[Saved entries]
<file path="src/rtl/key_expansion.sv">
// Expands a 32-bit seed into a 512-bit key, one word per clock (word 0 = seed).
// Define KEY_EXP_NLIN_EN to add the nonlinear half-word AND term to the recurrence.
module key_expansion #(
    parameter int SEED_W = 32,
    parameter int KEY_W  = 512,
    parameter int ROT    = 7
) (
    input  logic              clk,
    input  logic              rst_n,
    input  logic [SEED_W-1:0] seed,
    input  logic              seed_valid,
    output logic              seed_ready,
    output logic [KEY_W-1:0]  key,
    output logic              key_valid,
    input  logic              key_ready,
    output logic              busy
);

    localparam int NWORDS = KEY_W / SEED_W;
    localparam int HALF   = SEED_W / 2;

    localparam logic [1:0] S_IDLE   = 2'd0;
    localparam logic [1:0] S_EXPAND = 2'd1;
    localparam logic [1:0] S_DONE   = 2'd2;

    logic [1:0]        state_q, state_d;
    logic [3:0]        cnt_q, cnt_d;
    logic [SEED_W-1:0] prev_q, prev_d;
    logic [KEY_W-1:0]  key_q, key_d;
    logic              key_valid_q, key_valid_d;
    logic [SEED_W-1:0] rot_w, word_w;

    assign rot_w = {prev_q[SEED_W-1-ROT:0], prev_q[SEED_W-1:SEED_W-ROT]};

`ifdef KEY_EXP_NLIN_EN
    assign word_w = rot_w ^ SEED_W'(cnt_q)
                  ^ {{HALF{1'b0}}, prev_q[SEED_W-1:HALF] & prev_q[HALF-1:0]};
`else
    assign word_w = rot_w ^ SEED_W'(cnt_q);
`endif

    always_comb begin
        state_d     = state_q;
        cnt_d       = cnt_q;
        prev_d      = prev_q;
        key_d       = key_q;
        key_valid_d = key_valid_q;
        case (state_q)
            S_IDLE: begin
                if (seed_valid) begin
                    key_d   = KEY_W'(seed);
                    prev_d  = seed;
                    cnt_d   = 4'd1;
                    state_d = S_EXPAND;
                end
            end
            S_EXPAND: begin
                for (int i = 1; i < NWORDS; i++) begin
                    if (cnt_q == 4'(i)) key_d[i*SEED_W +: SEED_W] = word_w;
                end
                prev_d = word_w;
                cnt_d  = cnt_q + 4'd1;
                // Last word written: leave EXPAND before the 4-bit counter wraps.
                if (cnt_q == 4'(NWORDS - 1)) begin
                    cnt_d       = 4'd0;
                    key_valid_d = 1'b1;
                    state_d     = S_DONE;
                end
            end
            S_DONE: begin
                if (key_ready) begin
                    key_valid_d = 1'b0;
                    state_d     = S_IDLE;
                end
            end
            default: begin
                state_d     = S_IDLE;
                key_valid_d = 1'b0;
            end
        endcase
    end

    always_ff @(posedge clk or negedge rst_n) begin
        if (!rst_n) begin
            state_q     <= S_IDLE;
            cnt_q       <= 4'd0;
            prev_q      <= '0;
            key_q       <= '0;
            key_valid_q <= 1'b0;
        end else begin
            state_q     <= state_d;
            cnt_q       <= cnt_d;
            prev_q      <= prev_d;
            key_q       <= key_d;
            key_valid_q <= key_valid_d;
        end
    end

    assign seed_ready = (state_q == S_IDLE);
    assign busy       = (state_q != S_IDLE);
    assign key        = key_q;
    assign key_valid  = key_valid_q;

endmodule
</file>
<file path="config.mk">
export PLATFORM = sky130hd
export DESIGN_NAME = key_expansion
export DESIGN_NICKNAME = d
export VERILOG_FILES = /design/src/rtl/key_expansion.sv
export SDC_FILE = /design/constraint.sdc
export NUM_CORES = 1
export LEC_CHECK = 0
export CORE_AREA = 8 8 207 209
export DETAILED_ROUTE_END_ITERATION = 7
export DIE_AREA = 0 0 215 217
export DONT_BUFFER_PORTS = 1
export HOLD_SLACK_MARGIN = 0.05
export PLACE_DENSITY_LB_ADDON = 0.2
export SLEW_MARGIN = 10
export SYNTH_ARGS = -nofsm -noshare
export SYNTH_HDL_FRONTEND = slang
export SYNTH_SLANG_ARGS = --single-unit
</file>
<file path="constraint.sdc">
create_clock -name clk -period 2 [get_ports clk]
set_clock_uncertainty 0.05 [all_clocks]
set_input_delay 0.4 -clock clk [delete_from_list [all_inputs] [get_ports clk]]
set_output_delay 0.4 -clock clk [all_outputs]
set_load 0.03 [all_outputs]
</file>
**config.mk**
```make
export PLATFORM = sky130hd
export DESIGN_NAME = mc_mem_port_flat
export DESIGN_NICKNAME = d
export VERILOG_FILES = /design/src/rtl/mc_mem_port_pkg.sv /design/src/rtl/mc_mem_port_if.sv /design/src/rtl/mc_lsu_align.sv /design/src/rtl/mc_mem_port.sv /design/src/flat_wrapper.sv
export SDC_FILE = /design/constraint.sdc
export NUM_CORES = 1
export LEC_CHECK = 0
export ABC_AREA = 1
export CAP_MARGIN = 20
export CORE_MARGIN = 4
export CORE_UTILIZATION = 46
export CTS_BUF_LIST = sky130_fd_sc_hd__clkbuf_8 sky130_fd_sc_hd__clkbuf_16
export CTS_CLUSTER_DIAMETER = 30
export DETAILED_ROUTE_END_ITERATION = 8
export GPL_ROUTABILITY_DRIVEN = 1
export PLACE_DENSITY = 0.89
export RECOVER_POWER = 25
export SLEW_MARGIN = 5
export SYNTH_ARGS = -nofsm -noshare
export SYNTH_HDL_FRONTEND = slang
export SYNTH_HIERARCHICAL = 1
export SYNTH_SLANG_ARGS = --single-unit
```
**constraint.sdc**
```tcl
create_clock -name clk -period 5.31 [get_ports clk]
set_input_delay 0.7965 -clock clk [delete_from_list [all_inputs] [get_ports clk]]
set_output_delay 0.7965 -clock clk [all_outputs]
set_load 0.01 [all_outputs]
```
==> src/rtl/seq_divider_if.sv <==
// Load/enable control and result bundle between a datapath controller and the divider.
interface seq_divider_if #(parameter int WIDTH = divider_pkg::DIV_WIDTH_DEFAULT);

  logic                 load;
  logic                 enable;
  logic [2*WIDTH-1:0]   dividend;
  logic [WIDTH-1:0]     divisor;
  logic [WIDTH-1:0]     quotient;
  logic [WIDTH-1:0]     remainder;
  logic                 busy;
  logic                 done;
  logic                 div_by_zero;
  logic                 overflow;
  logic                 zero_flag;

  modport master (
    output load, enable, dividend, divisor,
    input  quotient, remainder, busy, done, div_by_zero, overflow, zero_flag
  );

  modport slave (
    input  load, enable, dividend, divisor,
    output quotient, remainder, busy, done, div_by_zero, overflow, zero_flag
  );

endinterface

...

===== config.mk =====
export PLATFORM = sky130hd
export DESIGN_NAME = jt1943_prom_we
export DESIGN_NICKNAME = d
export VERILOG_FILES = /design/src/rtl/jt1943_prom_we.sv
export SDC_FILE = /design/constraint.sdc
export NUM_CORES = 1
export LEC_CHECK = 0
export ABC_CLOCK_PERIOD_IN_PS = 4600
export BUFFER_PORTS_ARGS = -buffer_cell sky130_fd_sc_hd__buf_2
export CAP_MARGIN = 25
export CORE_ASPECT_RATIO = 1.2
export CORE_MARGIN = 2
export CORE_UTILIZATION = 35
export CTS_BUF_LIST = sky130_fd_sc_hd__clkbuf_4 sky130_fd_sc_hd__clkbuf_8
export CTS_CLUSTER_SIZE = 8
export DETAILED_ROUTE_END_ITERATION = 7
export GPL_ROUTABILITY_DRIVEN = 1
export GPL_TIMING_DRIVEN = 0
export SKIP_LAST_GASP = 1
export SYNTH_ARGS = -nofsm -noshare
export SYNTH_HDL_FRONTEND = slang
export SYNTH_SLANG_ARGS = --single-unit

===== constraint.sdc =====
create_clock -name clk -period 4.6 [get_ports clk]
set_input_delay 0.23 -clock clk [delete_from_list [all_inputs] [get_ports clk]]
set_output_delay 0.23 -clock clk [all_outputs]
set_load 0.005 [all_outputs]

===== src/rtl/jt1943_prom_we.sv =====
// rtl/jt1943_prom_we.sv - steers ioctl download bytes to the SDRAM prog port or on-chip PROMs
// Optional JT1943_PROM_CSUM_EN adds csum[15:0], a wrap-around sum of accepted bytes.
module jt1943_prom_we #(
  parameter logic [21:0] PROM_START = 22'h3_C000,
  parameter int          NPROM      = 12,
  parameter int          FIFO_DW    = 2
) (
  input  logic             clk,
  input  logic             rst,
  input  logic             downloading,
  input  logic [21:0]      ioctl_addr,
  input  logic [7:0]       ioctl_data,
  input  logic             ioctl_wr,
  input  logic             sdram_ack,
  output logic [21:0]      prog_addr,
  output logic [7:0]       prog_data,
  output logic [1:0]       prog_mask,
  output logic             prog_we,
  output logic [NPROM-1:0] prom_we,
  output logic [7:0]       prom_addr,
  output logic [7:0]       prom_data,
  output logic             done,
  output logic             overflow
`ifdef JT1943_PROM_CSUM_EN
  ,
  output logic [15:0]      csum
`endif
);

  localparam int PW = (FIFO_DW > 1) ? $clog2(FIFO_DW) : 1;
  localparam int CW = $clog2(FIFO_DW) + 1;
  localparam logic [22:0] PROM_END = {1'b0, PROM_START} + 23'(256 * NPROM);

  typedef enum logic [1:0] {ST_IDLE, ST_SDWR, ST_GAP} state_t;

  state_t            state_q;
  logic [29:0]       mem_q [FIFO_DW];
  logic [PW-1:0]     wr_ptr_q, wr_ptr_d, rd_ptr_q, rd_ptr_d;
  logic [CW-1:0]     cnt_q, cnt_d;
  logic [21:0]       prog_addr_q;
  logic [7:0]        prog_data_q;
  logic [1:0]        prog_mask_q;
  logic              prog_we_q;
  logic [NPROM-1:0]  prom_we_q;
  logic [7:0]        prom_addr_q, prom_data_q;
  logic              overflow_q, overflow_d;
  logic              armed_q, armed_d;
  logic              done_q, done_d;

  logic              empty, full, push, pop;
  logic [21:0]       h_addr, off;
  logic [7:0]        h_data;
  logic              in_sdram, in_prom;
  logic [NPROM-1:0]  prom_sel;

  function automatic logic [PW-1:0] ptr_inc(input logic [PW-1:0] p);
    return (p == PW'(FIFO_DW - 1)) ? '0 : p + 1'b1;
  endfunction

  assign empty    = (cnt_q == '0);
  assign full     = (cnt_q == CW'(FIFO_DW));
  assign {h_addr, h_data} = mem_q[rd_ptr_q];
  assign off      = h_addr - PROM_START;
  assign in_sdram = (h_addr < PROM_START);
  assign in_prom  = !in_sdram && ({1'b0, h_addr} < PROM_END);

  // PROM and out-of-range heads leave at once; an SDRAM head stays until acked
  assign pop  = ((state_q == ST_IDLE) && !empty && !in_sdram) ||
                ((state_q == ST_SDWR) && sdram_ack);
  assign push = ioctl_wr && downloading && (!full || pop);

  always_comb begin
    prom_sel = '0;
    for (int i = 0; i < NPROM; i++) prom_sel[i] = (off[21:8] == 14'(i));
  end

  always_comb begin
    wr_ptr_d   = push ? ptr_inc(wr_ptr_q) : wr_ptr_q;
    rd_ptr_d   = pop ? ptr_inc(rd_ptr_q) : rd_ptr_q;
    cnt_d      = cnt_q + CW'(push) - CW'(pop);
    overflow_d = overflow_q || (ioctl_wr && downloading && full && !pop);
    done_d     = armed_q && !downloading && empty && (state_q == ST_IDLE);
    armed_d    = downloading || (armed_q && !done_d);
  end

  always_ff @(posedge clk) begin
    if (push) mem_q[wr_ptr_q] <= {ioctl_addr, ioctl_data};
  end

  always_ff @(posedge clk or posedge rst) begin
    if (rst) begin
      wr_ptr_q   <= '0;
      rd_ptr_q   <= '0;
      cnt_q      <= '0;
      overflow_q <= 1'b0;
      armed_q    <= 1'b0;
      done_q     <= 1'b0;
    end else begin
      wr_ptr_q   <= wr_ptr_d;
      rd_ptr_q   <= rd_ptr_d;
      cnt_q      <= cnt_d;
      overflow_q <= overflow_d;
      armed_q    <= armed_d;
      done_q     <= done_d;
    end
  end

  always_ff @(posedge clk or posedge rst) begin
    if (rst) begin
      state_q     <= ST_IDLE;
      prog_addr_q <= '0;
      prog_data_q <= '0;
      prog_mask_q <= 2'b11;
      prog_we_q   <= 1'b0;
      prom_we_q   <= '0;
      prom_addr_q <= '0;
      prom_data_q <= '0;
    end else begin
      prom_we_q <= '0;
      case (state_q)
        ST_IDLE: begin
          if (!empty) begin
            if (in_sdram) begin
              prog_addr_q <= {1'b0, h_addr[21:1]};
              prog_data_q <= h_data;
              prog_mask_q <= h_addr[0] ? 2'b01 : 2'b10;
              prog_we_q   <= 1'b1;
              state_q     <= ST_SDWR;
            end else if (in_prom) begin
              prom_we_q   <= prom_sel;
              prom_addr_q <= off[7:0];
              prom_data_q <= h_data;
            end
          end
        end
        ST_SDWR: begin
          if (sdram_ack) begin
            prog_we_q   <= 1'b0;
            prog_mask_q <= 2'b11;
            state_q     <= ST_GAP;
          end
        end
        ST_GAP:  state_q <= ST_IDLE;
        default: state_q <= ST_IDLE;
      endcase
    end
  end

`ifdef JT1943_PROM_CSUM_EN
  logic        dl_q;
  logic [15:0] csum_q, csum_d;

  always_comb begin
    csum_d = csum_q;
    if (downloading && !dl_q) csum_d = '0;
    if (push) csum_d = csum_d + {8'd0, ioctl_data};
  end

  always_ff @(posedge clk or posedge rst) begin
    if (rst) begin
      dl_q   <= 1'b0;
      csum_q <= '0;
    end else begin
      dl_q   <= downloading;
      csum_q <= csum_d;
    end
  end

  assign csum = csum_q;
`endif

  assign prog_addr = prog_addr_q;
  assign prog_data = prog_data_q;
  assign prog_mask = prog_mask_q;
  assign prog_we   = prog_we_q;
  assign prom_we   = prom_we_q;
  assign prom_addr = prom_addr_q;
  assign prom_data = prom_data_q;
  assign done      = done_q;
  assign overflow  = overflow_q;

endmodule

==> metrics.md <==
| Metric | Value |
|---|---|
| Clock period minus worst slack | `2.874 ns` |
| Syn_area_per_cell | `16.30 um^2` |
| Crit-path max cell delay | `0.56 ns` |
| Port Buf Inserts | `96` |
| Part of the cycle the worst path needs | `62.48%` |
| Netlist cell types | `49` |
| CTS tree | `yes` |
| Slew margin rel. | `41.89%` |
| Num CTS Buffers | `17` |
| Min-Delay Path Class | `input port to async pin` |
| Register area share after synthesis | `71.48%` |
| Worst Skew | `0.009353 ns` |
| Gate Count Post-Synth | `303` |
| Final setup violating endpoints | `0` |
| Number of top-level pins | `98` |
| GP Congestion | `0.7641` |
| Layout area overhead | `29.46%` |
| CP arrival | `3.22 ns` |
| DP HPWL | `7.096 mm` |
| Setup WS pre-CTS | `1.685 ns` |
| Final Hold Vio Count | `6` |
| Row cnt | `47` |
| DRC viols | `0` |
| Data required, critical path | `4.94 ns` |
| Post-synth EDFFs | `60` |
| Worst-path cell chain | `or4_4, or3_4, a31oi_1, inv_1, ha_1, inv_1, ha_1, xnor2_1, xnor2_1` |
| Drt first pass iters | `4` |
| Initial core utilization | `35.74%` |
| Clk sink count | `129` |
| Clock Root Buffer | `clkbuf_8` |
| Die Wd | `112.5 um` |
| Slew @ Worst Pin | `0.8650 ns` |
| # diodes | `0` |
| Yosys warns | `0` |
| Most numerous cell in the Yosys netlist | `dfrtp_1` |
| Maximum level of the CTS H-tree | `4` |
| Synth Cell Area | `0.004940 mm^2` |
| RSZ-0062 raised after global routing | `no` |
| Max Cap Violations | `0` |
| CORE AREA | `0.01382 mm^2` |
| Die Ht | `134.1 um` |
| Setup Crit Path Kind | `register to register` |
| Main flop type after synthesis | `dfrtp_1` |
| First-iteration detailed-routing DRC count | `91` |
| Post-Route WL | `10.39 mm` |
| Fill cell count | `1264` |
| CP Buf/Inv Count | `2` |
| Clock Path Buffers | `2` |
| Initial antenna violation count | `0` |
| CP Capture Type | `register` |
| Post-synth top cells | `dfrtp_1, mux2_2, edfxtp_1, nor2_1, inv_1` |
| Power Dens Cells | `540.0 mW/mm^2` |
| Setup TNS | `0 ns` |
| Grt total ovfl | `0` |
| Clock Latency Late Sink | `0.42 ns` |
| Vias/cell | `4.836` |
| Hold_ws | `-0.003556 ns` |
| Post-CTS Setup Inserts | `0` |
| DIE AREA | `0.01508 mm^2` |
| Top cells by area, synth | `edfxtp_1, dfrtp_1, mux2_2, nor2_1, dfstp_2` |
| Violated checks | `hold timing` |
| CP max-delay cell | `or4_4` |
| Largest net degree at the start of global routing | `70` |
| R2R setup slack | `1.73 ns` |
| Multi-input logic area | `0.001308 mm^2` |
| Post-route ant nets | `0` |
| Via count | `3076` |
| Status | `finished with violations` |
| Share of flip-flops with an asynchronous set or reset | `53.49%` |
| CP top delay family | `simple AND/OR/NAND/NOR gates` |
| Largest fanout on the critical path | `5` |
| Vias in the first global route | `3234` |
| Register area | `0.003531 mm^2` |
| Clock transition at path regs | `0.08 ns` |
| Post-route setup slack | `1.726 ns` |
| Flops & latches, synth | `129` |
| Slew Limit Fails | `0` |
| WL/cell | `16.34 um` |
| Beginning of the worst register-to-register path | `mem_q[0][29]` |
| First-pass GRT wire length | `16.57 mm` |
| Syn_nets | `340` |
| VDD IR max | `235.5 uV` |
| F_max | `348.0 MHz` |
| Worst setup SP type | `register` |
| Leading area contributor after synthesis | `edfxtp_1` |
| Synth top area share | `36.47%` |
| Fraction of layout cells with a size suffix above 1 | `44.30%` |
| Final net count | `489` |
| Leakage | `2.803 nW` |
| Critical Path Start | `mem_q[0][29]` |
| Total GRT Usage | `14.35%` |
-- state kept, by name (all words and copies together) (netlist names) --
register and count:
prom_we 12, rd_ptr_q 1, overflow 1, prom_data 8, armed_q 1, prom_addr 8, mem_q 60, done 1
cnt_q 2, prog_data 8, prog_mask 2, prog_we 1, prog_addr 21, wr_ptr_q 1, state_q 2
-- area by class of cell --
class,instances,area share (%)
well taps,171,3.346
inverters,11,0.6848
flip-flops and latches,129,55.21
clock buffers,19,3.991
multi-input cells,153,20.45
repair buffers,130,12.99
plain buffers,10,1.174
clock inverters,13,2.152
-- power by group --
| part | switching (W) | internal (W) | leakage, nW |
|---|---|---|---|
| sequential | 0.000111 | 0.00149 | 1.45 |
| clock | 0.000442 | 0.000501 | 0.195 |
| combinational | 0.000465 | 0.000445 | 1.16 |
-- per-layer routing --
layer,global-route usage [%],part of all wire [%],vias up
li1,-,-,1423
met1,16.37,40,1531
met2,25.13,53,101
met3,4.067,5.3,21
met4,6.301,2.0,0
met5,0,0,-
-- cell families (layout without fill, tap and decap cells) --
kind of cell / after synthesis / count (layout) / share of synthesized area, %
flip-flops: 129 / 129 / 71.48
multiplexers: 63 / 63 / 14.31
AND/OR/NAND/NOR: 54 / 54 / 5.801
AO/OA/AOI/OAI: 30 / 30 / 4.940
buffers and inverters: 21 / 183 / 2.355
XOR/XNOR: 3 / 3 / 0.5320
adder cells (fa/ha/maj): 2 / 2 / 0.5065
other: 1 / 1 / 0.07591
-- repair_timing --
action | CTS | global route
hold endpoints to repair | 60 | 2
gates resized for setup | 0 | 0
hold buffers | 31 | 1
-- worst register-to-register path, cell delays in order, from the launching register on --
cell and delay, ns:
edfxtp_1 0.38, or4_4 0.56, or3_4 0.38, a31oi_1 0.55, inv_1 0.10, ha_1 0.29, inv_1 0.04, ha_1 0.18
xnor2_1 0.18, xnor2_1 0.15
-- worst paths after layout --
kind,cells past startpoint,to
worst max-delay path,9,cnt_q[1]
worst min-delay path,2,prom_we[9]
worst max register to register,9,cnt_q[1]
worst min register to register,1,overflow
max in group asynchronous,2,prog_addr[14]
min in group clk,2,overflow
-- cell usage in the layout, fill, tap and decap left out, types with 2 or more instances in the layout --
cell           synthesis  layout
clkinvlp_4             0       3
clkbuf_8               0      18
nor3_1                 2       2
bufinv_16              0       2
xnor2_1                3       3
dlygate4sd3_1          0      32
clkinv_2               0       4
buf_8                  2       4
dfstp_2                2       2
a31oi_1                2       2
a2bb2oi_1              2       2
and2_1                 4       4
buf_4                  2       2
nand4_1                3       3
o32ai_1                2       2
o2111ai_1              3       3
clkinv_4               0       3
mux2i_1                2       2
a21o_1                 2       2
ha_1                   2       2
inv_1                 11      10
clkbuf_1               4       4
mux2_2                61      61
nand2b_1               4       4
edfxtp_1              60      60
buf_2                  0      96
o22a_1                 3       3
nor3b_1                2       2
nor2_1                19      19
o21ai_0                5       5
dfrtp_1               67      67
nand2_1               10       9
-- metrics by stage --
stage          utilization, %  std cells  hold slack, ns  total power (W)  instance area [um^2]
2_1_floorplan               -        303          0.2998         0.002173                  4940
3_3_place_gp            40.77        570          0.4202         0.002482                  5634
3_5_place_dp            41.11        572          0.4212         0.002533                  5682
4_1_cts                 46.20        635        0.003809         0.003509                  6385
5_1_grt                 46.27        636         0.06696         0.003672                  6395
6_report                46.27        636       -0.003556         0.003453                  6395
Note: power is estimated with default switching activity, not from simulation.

---

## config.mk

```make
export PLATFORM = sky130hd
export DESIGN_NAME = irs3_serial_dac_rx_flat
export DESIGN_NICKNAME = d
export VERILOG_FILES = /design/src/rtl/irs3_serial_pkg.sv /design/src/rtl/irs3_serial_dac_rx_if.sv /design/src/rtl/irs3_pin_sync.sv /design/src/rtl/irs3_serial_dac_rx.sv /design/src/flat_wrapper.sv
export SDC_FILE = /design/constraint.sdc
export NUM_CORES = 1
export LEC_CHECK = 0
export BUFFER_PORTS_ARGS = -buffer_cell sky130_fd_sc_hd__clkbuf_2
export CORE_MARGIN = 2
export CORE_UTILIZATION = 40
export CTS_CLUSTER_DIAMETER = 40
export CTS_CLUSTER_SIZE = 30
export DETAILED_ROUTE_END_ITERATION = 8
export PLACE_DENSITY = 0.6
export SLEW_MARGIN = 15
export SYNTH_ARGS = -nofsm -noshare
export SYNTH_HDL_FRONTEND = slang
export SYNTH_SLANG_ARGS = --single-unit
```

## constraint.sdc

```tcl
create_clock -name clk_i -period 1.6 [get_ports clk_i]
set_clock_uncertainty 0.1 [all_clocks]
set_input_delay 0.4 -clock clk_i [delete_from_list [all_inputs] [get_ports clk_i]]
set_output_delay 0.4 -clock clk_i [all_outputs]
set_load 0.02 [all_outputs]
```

**Exercise requirements:**
From the entries above, copy every line where the word "asynchronous" shows up.

**Output of the task:**
| Share of flip-flops with an asynchronous set or reset | `53.49%` |
max in group asynchronous,2,prog_addr[14]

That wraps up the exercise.